(EXERCISE GOAL):
Reproduce exactly, and nothing but, the lines between the one with "26 | - | 358 |" and the end of the entries, both ends included.

(DATA FOR THIS TASK):
===== src/rtl/cgq_pkg.sv =====
package cgq_pkg;
  localparam int unsigned CFG_W     = 8;
  localparam int unsigned BIT_FTMR  = 7;
  localparam int unsigned BIT_USB2  = 6;
  localparam int unsigned BIT_ENG   = 5;
  localparam int unsigned BIT_PM    = 4;
  localparam int unsigned BIT_TRUNK = 3;

  typedef struct packed {
    logic ftmr;
    logic usb2;
    logic eng;
    logic pm;
    logic trunk;
  } gate_vec_t;
endpackage


===== src/rtl/cgq_cfg_reg.sv =====
module cgq_cfg_reg
  import cgq_pkg::*;
(
  input  logic             clk_i,
  input  logic             rst_ni,
  input  logic             wr_en_i,
  input  logic [CFG_W-1:0] wr_data_i,
  output logic [CFG_W-1:0] rd_data_o,
  output gate_vec_t        en_o
);
  localparam logic [CFG_W-1:0] WR_MASK = CFG_W'((1 << BIT_FTMR) | (1 << BIT_USB2) |
                                                (1 << BIT_ENG)  | (1 << BIT_PM)   |
                                                (1 << BIT_TRUNK));

  logic [CFG_W-1:0] cfg_q;

  for (genvar b = 0; b < CFG_W; b++) begin : g_bit
    if (WR_MASK[b]) begin : g_rw
      always_ff @(posedge clk_i or negedge rst_ni) begin
        if (!rst_ni)      cfg_q[b] <= 1'b0;
        else if (wr_en_i) cfg_q[b] <= wr_data_i[b];
      end
    end else begin : g_rsvd
      assign cfg_q[b] = 1'b0;
    end
  end

  // readback is raw: fuse never applied here
  assign rd_data_o = cfg_q;

  assign en_o.ftmr  = cfg_q[BIT_FTMR];
  assign en_o.usb2  = cfg_q[BIT_USB2];
  assign en_o.eng   = cfg_q[BIT_ENG];
  assign en_o.pm    = cfg_q[BIT_PM];
  assign en_o.trunk = cfg_q[BIT_TRUNK];
endmodule


===== src/rtl/cgq_all_gated.sv =====
module cgq_all_gated #(
  parameter int unsigned N = 4
) (
  input  logic [(N > 0 ? N : 1)-1:0] vec_i,
  output logic                       all_o
);
  if (N == 0) begin : g_none
    logic unused;
    assign unused = vec_i[0];
    assign all_o  = 1'b1;
  end else begin : g_red
    assign all_o = &vec_i;
  end
endmodule


===== src/rtl/cgq_qual.sv =====
module cgq_qual
  import cgq_pkg::*;
(
  input  logic      clk_i,
  input  logic      rst_ni,
  input  gate_vec_t en_i,
  input  logic      fuse_dis_i,
  input  logic      u2_i,
  input  logic      eng_idle_i,
  input  logic      pm_idle_i,
  input  logic      ports_all_i,
  input  logic      phys_all_i,
  output gate_vec_t gate_o
);
  gate_vec_t gate_d, gate_q;

  always_comb begin
    gate_d.ftmr  = en_i.ftmr & u2_i;
    gate_d.usb2  = en_i.usb2;
    gate_d.eng   = en_i.eng   & eng_idle_i & ~fuse_dis_i;
    gate_d.pm    = en_i.pm    & pm_idle_i  & ~fuse_dis_i;
    gate_d.trunk = en_i.trunk & ports_all_i & phys_all_i & ~fuse_dis_i;
  end

  // registered so gate enables move only on an edge
  always_ff @(posedge clk_i or negedge rst_ni) begin
    if (!rst_ni) gate_q <= '0;
    else         gate_q <= gate_d;
  end

  assign gate_o = gate_q;
endmodule


===== src/rtl/clk_gate_qual.sv =====
module clk_gate_qual
  import cgq_pkg::*;
#(
  parameter int unsigned N_PORT = 4,
  parameter int unsigned N_PHY  = 2
) (
  input  logic              clk_i,
  input  logic              rst_ni,
  input  logic              cfg_rst_ni,
  input  logic              wr_en_i,
  input  logic [7:0]        wr_data_i,
  output logic [7:0]        rd_data_o,
  input  logic              fuse_dcg_dis_i,
  input  logic              u2_i,
  input  logic              eng_idle_i,
  input  logic              pm_idle_i,
  input  logic [N_PORT-1:0] port_gated_i,
  input  logic [N_PHY-1:0]  phy_gated_i,
  output logic              ftmr_gate_o,
  output logic              usb2_thr_o,
  output logic              eng_gate_o,
  output logic              pm_gate_o,
  output logic              trunk_gate_o
);
  gate_vec_t en, gate;
  logic      ports_all, phys_all;

  cgq_cfg_reg u_cfg (
    .clk_i     (clk_i),
    .rst_ni    (cfg_rst_ni),
    .wr_en_i   (wr_en_i),
    .wr_data_i (wr_data_i),
    .rd_data_o (rd_data_o),
    .en_o      (en)
  );

  cgq_all_gated #(.N(N_PORT)) u_ports (.vec_i(port_gated_i), .all_o(ports_all));
  cgq_all_gated #(.N(N_PHY))  u_phys  (.vec_i(phy_gated_i),  .all_o(phys_all));

  cgq_qual u_qual (
    .clk_i       (clk_i),
    .rst_ni      (rst_ni),
    .en_i        (en),
    .fuse_dis_i  (fuse_dcg_dis_i),
    .u2_i        (u2_i),
    .eng_idle_i  (eng_idle_i),
    .pm_idle_i   (pm_idle_i),
    .ports_all_i (ports_all),
    .phys_all_i  (phys_all),
    .gate_o      (gate)
  );

  assign ftmr_gate_o  = gate.ftmr;
  assign usb2_thr_o   = gate.usb2;
  assign eng_gate_o   = gate.eng;
  assign pm_gate_o    = gate.pm;
  assign trunk_gate_o = gate.trunk;
endmodule


===== config.mk =====
export PLATFORM = sky130hd
export DESIGN_NAME = clk_gate_qual
export DESIGN_NICKNAME = d
export VERILOG_FILES = /design/src/rtl/cgq_pkg.sv /design/src/rtl/cgq_cfg_reg.sv /design/src/rtl/cgq_all_gated.sv /design/src/rtl/cgq_qual.sv /design/src/rtl/clk_gate_qual.sv
export SDC_FILE = /design/constraint.sdc
export NUM_CORES = 1
export LEC_CHECK = 0
export ABC_CLOCK_PERIOD_IN_PS = 800
export BUFFER_PORTS_ARGS = -buffer_cell sky130_fd_sc_hd__buf_4
export CAP_MARGIN = 20
export CORE_AREA = 8 8 45 47
export CTS_CLUSTER_DIAMETER = 40
export DETAILED_ROUTE_END_ITERATION = 10
export DIE_AREA = 0 0 53 55
export PLACE_DENSITY = 0.64
export SYNTH_ARGS = -nofsm -noshare
export SYNTH_HDL_FRONTEND = slang
export SYNTH_SLANG_ARGS = --single-unit

===== constraint.sdc =====
create_clock -name clk_i -period 0.8 [get_ports clk_i]
set_clock_uncertainty 0.05 [all_clocks]
set_input_delay 0.12 -clock clk_i [delete_from_list [all_inputs] [get_ports clk_i]]
set_output_delay 0.12 -clock clk_i [all_outputs]
set_load 0.01 [all_outputs]

# --- Word-level counts from Yosys, hierarchy flattened ---
# Index checks and enable logic that the tools add are counted.
classes:
  n_shift: 0
  n_mul: 0
  n_reduce_logical: 2
  mux: 0
  n_div: 0
  n_bitwise: 9
  magnitude_cmp: 0
  n_eq_ne: 0
  add_sub_neg: 0
op_table:
  columns: ["op", "n"]
  rows:
  - ["$and A1 B1 Y1", 8]
  - ["$reduce_and A4 Y1", 1]
  - ["$reduce_and A2 Y1", 1]
  - ["$not A1 Y1", 1]
word_totals:
  latchBits: 0
  register_bits: 10
  mem_count: 0
  romBits: 0
  ramBits: 0
  out_inout_bits: 13

# --- Depth between registers and ports, before layout ---
# Gate-level depths: netlist of the first run.
logic_depth:
  depth_word: 4
  ltp_mapped: 2

# --- Hierarchy ---
# A second synthesis of the first run with hierarchy kept.
unflattened:
  hier_cells: 30
  hier_area_um2: 421.7
by_module_without_submodules:
  columns: ["module", "instances", "area_per_inst_um2", "cells_per_inst", "seq_area_each_um2"]
  rows:
  - ["cgq_cfg_reg", 1, 245.2, 19, 125.1]
  - ["cgq_qual", 1, 161.4, 9, 125.1]
  - ["cgq_all_gated (u_ports)", 1, 8.8, 1, 0.0]
  - ["cgq_all_gated (u_phys)", 1, 6.3, 1, 0.0]

# --- Least setup slack after synthesis of the first run ---
# Ideal clock, no wire load.
synth_timing:
  path_kind: "reg-to-reg"
  startpoint: "register, netlist name u_cfg.en_o[1]"
  endpoint: "register u_cfg.cfg_q[4], in the netlist u_cfg.en_o[1]"
  n_path_buf: 0
  arrival_ns: 0.657
  path_stages_with_launch: 2
  path_slack_ns: -0.032
  path_cell_list: "dfrtp_1 > mux2_2"
synth_lines:
  columns: ["element", "line", "text"]
  rows:
  - ["end signal: indexed assignment", "cgq_cfg_reg.sv:21", "else if (wr_en_i) cfg_q[b] <= wr_data_i[b];"]
  - ["end: declaration", "cgq_cfg_reg.sv:15", "logic [CFG_W-1:0] cfg_q;"]

# --- Worst setup path in the final report of the first run ---
layout_timing:
  startpoint: "register u_cfg.cfg_q[6], in the netlist u_cfg.en_o[3]"
  endpoint: "output rd_data_o[6]"
layout_lines:
  columns: ["element", "line", "text"]
  rows:
  - ["end: declaration", "clk_gate_qual.sv:12", "output logic [7:0] rd_data_o,"]
# No word-level cell between the ends.

==> out/metrics.yaml, run 1 <==
placed_design:
  dpl_cell_area_um2: 588
  io_buffers: 28
  place_congestion: 0.773
floorplanning:
  die_x_um: 53
  die_h_um: 55
  row_count: 14
  fp.dieArea_mm2: 0.00292
  io_pins: 35
  fp.coreArea_mm2: 0.00138
  start_util_pct: 27.5
critical_path:
  worstPathRequired_ns: 0.63
  criticalPathCategory: "reg -> out"
  cp.arrival_ns: 0.78
  endpoint_kind: "output port"
  crit_slowest_cell: "dfrtp_1"
  worstPathCellList: "buf_6"
  crit_path_start_kind: "register"
  cp_num_buf_inv: 1
  path_delay_family: "flip-flops"
  cp_max_fo: 2
  critical_path.max_stage_delay_ns: 0.40
synth:
  synth_cell_types: 9
  synthCells: 28
  synth_edf_count: 0
  synth.mux.area_fraction_pct: 14.8
  syn_area_um2: 380
  synth-compound-area-share_pct: 0
  yosysTopAreaCellShare_pct: 65.8
  yosys-top-cells-count: "10 x dfrtp_1, 5 x mux2_2, 4 x buf_4"
  synth_fa_ha_area_share_pct: 0
  async_flop_share_pct: 100
  synth.avg_cell_area_um2: 13.6
  synthTopCellsByArea: "dfrtp_1 66%, mux2_2 15%, buf_4 7.9%"
  synth_top_family_by_area: "multiplexers"
  synth_top_area_cell: "dfrtp_1"
  ys_seq_elements: 10
  synth_xor_area_share_pct: 0
  synth_simple_gate_area_share_pct: 10.5
  yosysWarnings: 0
  yosysSeqAreaShare_pct: 65.8
  synth.most_common_cell: "dfrtp_1"
  yosys_most_used_dff: "dfrtp_1"
final_layout:
  drive_gt1_share_pct: 63.1
  final_util_pct: 52.3
  layout.nets: 89
  final_area_um2: 723
  antenna_cells: 0
  area_growth_syn_to_layout_pct: 90.1
grt:
  grt_pass1_vias: 329
  grt_use_met2_pct: 9.96
  busiest_layer: "met2"
  grt_pass1_wl_um: 1510
  antenna_found_initial: 0
  met3_usage_pct: 4.55
  grtUsageTotal_pct: 7.62
  grt.met1_usage_pct: 7.67
  grt-ovfl-total: 0
  grt_max_degree: 6
clock_network:
  clock_path_buffers: 2
  cts_buffers: 3
  h-tree-depth: 1
  clock_latency_ns: 0.26
  cts_tree: "yes"
  clk_pin_slew_ns: 0.06
  root_buffer: "clkbuf_4"
  cts_sinks: 10
timing:
  hold_viol: 0
  min_period_ns: 0.952
  setup_viol: 17
  fin_crit_sh_pct: 119
  fmax_mhz: 1050
  rsz0062_at_grt: "yes"
  final-max-slew-violation-count: 0
  worst_slack_ns: -0.152
route:
  drcViolationCount: 0
  detail-route-antenna-nets: 0
  viasPerCell: 4.17
  drt-initial-drc-count: 2
  firstDrtPassIters: 4
  routedWlPerCell_um: 12.9
  num_vias: 338
  routed_wl_um: 1040
power:
  ir_drop_v: 0.000438
  power_density_mw_per_mm2: 1640
  leakagePower_uw: 0.000367
run_status:
  violations: "negative setup slack"
  status: "finished, violations left"
job:
  cap_violations: 0
min_path:
  holdCritPathClass: "in -> reg"
[registers in the layout, indices dropped and copies added (netlist names)]
register,count
u_qual.gate_o,5
u_cfg.en_o,5
[worst min-delay path: stages]
cell	delay, ns
buf_4	0.11
nand2_1	0.05
nor2_1	0.03
[routing by layer]
layer | up-vias | part of all wire [%]
met5 | - | 0
met4 | 0 | 3.9
met3 | 5 | 20
met2 | 23 | 41
met1 | 150 | 35
li1 | 160 | -
[layout by cell type (no fill, tap or decap)]
master         synthesis  layout
buf_4                  4      21
buf_6                  0      12
dfrtp_1               10      10
mux2_2                 5       5
nor2_1                 3       3
conb_1                 1       3
clkbuf_4               0       3
dlygate4sd3_1          0       3
nand2_1                2       2
nand4_1                1       1
nand4b_1               1       1
and2_1                 1       1
[area by class of cell]
| type | count | area [µm²] |
|---|---|---|
| flip-flops and latches | 10 | 250 |
| well taps | 16 | 20.0 |
| fillers | 114 | 661 |
| clock buffers | 3 | 22.5 |
| repair buffers | 36 | 323 |
| multi-input cells | 16 | 108 |
[timing repair]
action | CTS | global route
hold endpoints to repair | 12 | 0
resized for setup | 12 | 0
cloned | 0 | 0
setup endpoints to repair | 15 | 19
setup buffers | 5 | 0
hold buffers | 3 | 0
[power by group]
part,switching [µW],internal [µW]
combinational,91.7,199
sequential,26.2,546
clock,149,172
[cell families after synthesis]
kind of cell | count (synthesis)
DFF | 10
and+or+nand+nor | 8
muxes | 5
buffers and inverters | 4
other | 1
[metrics by stage]
step	TNS (ns)	cells	hold slack, ns	setup WS (ns)	power (µW)
detailed placement	-0.0535	70	-0.125	-0.0259	788
CTS	-2.15	81	0.0210	-0.162	1210
finish	-2.01	81	0.0267	-0.152	1180
global route	-2.59	81	0.0161	-0.187	1260
global placement	-0.0227	70	-0.125	-0.00629	785
floorplan	-0.123	30	-0.226	-0.0320	655
[worst paths after layout]
check / slack [ns] / depth (start not counted) / end / from
worst min-delay path: 0.03 / 3 / u_qual.gate_o[1] / pm_idle_i
min in group asynchronous: 0.14 / 2 / u_qual.gate_o[1] / rst_ni
max in group asynchronous: 0.45 / 2 / u_cfg.en_o[4] / cfg_rst_ni
worst min register to register: 0.46 / 1 / u_qual.gate_o[3] / u_cfg.en_o[3]
worst max-delay path: -0.15 / 1 / rd_data_o[6] / u_cfg.en_o[3]
worst max register to register: -0.15 / 2 / u_cfg.en_o[4] / u_cfg.en_o[4]
Note: power is estimated with default switching activity, not from simulation.
==> inputs of run 2 (changes only) <==
--- a/config.mk
+++ b/config.mk
@@ -13,6 +13,7 @@
 export DETAILED_ROUTE_END_ITERATION = 10
 export DIE_AREA = 0 0 53 55
 export PLACE_DENSITY = 0.64
+export REMOVE_ABC_BUFFERS = 1
 export SYNTH_ARGS = -nofsm -noshare
 export SYNTH_HDL_FRONTEND = slang
 export SYNTH_SLANG_ARGS = --single-unit
==> run 2 against run 1 <==
- via count up 0.89%
- flip-flop and latch count unchanged
- register-to-register slack about the same
- maximum frequency down 0.45%
- cell count up 3.7%
- sequential power about the same
- power up 12%
- largest cell class unchanged
- die area unchanged
- routed wire length up 12%
- the flow still finishes with violations (negative setup slack)
- clock-buffer cell count up 1
==> out/metrics.yaml, run 2 (same netlist as run 1, synthesis figures left out) <==
power:
  power_density_mw_per_mm2: 1760  # was 1640 mW/mm²
  ir_drop_v: 0.000961  # was 0.000438 V
  leakagePower_uw: 0.000387  # was 0.000367 µW
  power.total_uw: 1320  # was 1180 µW
grt:
  grt-ovfl-total: 0  # unchanged
  antenna_found_initial: 0  # unchanged
  grtUsageTotal_pct: 9.11  # was 7.62%
  grt_pass1_vias: 407  # was 329
  grt_max_degree: 7  # was 6
  grt_pass1_wl_um: 1900  # was 1510 µm
route:
  viasPerCell: 4.06  # was 4.17
  num_vias: 341  # was 338
  detail-route-antenna-nets: 0  # unchanged
  routedWlPerCell_um: 13.9  # was 12.9 µm
  drcViolationCount: 0  # unchanged
  firstDrtPassIters: 1  # was 4
  routed_wl_um: 1160  # was 1040 µm
  drt-initial-drc-count: 0  # was 2
clock_network:
  clock_latency_ns: 0.26  # about the same
  root_buffer: "clkbuf_4"  # unchanged
  clk_pin_slew_ns: 0.07  # was 0.06 ns
  clock_path_buffers: 2  # unchanged
  cts_buffers: 3  # unchanged
  cts_tree: "yes"  # unchanged
  h-tree-depth: 1  # unchanged
  cts_sinks: 10  # unchanged
floorplanning:
  die_x_um: 53  # unchanged
  fp.coreArea_mm2: 0.00138  # unchanged
  start_util_pct: 27.5  # unchanged
  io_pins: 35  # unchanged
  die_h_um: 55  # unchanged
  row_count: 14  # unchanged
  fp.dieArea_mm2: 0.00292  # unchanged
final_layout:
  layout_common_cells: "24 x buf_4, 11 x buf_6, 10 x dfrtp_1"  # was 21 x buf_4, 12 x buf_6, 10 x dfrtp_1
  area_growth_syn_to_layout_pct: 97.7  # was 90.1%
  layout.nets: 91  # was 89
  n_fill_cell: 130  # was 114
  antenna_cells: 0  # unchanged
  drive_gt1_share_pct: 64.7  # was 63.1%
  final_common_cell: "buf_4"  # unchanged
timing:
  fin_crit_sh_pct: 120  # was 119%
  whs_ns: 0.0276  # was 0.0267 ns
  hold_viol: 0  # unchanged
  min_period_ns: 0.956  # was 0.952 ns
  setup_tns_ns: -2.31  # was -2.01 ns
  rsz0062_at_grt: "yes"  # unchanged
  worst_slack_ns: -0.156  # was -0.152 ns
  final-max-slew-violation-count: 0  # unchanged
  fmax_mhz: 1050  # about the same
  setup_viol: 18  # was 17
critical_path:
  path_delay_family: "flip-flops"  # unchanged
  crit_slowest_cell: "dfrtp_1"  # unchanged
  cp_num_buf_inv: 1  # unchanged
  criticalPathCategory: "reg -> out"  # unchanged
  worstSetupStartpoint: "u_cfg.en_o[1]"  # was u_cfg.en_o[3]
  crit_path_start_kind: "register"  # unchanged
  cp.arrival_ns: 0.79  # was 0.78 ns
  regToRegStartpoint: "u_cfg.en_o[1]"  # was u_cfg.en_o[4]
  cp_max_fo: 2  # unchanged
  critical_path.max_stage_delay_ns: 0.40  # about the same
  worstPathCellList: "buf_6"  # unchanged
  worstPathRequired_ns: 0.63  # about the same
  endpoint_kind: "output port"  # unchanged
placed_design:
  pre_cts_ws_ns: -0.0255  # was -0.0259 ns
  dp_hpwl_um: 916
  place_congestion: 0.677  # was 0.773
  io_buffers: 28  # unchanged
run_status:
  status: "finished, violations left"  # unchanged
  violations: "negative setup slack"  # unchanged
min_path:
  holdCritPathClass: "in -> reg"  # unchanged
  hold_start: "pm_idle_i"  # unchanged
job:
  cap_violations: 0  # unchanged
## run 2: path summary, 6_finish.rpt
| path | to | slack (ns) | cells past startpoint |
|---|---|---|---|
| max | rd_data_o[4] | -0.16 | 1 |
| min | u_qual.gate_o[1] | 0.03 | 3 |
| min in group asynchronous | u_cfg.en_o[4] | 0.14 | 2 |
| max reg2reg | u_cfg.en_o[1] | -0.15 | 2 |
| min reg2reg | u_qual.gate_o[3] | 0.47 | 1 |
| max in group asynchronous | u_qual.gate_o[0] | 0.44 | 2 |
## run 2: routing by layer
metal | part of all wire [%] | up-vias | global-route usage [%]
met3 | 20 | 0 | 5.61
met1 | 38 | 145 | 9.55
met5 | 0 | - | 0
met2 | 41 | 28 | 13.9
met4 | 0 | 0 | 5.17
li1 | - | 168 | -
## run 2: what timing repair did
item / CTS / global route
pin swaps: 1 / 0
setup buffers: 5 / 0
gates resized for setup: 11 / 1
endpoints found under the setup margin: 15 / 19
hold buffers: 3 / 0
endpoints found under the hold margin: 12 / 0
## run 2: final cells by class
cell class | count | area, µm² | share of cell area (%)
Timing Repair Buffer | 38 | 334 | 44.4
Sequential cell | 10 | 250 | 33.3
Multi-Input combinational cell | 16 | 111 | 14.8
Clock buffer | 4 | 36.3 | 4.83
Tap cell | 16 | 20.0 | 2.66
## run 2: metrics by stage
| stage | instances | utilization, % | area [µm²] |
|---|---|---|---|
| after floorplan | 26 | - | 358 |
| after global placement | 72 | 43.6 | 603 |
| after detailed placement | 72 | 43.6 | 603 |
| after CTS | 84 | 54.1 | 748 |
| after global routing | 84 | 54.3 | 752 |
| final | 84 | 54.3 | 752 |
## run 2: power breakdown
part | switching, µW | total, µW | internal (µW)
logic | 96.1 | 307 | 211
registers | 26.5 | 572 | 545
clock network | 169 | 445 | 276
total | 292 | 1320 | 1030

(RESPONSE TO THE TASK):
| after floorplan | 26 | - | 358 |
| after global placement | 72 | 43.6 | 603 |
| after detailed placement | 72 | 43.6 | 603 |
| after CTS | 84 | 54.1 | 748 |
| after global routing | 84 | 54.3 | 752 |
| final | 84 | 54.3 | 752 |
## run 2: power breakdown
part | switching, µW | total, µW | internal (µW)
logic | 96.1 | 307 | 211
registers | 26.5 | 572 | 545
clock network | 169 | 445 | 276
total | 292 | 1320 | 1030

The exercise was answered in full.